If classrooms are to become genuine places of inquiry, the issue of equitable access to knowledge must be addressed. Too often, the manner in which knowledge and ideas are distributed in the classroom mirrors the social and economic stratification of the broader society. By this we mean, "the rich get richer and the poor get poorer." Students whose backgrounds reflect the dominant culture and language, and/or whose intellectual abilities reflect the accepted "norms" of the school, typically have greater access to the significant meanings, ideas, and issues being explored within the curriculum. Students viewed as less capable because of their "limited" intellectual, linguistic, and/or economic resources receive the "welfare curriculum," a separate and unequal curriculum where significant or complex ideas are rarely encountered because of the perception that the children are not ready for such encounters. It is assumed that these students will eventually leave the welfare ranks and be brought into the mainstream curriculum. Unfortunately, it is well documented that they rarely leave the welfare curriculum except by dropping out altogether (Cummins, 1989; Garcia, 1994; Kozol, 1991).

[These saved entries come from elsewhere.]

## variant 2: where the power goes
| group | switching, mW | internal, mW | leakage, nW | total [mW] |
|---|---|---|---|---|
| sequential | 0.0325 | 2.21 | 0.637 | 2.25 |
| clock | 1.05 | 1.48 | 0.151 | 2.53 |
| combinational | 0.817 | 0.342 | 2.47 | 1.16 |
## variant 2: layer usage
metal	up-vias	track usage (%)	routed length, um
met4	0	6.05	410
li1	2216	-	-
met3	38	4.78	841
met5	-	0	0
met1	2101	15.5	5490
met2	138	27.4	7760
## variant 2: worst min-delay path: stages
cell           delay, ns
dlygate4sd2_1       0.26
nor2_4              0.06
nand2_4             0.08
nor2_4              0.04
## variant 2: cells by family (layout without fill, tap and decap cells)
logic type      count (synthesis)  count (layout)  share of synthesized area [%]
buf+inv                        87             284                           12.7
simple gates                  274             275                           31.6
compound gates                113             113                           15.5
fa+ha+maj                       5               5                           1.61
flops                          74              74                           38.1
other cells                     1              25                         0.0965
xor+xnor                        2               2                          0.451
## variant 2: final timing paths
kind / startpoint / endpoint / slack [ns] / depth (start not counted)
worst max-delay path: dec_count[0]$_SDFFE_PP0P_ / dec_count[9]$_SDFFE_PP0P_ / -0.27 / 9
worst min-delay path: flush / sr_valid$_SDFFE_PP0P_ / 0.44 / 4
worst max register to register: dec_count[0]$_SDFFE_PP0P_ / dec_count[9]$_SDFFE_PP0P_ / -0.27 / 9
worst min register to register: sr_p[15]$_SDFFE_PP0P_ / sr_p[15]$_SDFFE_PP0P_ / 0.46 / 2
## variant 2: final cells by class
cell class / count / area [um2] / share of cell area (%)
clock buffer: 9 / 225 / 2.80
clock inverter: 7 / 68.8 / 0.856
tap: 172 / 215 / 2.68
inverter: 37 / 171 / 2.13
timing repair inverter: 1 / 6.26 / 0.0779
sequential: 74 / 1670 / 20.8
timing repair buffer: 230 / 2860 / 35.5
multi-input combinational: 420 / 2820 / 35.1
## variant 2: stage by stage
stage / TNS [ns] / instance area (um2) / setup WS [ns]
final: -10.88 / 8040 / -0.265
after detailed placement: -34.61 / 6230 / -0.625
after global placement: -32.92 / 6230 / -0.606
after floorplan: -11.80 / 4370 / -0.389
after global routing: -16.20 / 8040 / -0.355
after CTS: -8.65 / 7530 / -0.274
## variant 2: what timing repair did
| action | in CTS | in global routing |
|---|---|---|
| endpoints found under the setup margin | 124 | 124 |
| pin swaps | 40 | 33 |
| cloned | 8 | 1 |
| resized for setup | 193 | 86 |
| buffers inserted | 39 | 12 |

Diversity, a wonderful part of the human condition, should not be a barrier to a more equitable distribution of knowledge within the classroom literacy curriculum. In considering equitable distribution of knowledge, our focus is second language learners because of the educational vulnerability of this group of students (Garcia, 1994). The educational experience of the language minority student typically amplifies the experiences of those student populations who have not been fairly served by the educational system. By proposing in this article ways of accessing knowledge, we hope to develop further an understanding of curriculum and literacy practices that is not only effective in terms of instruction for language minority students but that also can be applied to other contexts.
In this article, we propose a shared coversation curricular framework and two ways that diverse student populations can be brought into common curricular conversations. The parameters for the shared conversation call for a framework that is unified through the potential concepts and the generalizations that it employs. Although the...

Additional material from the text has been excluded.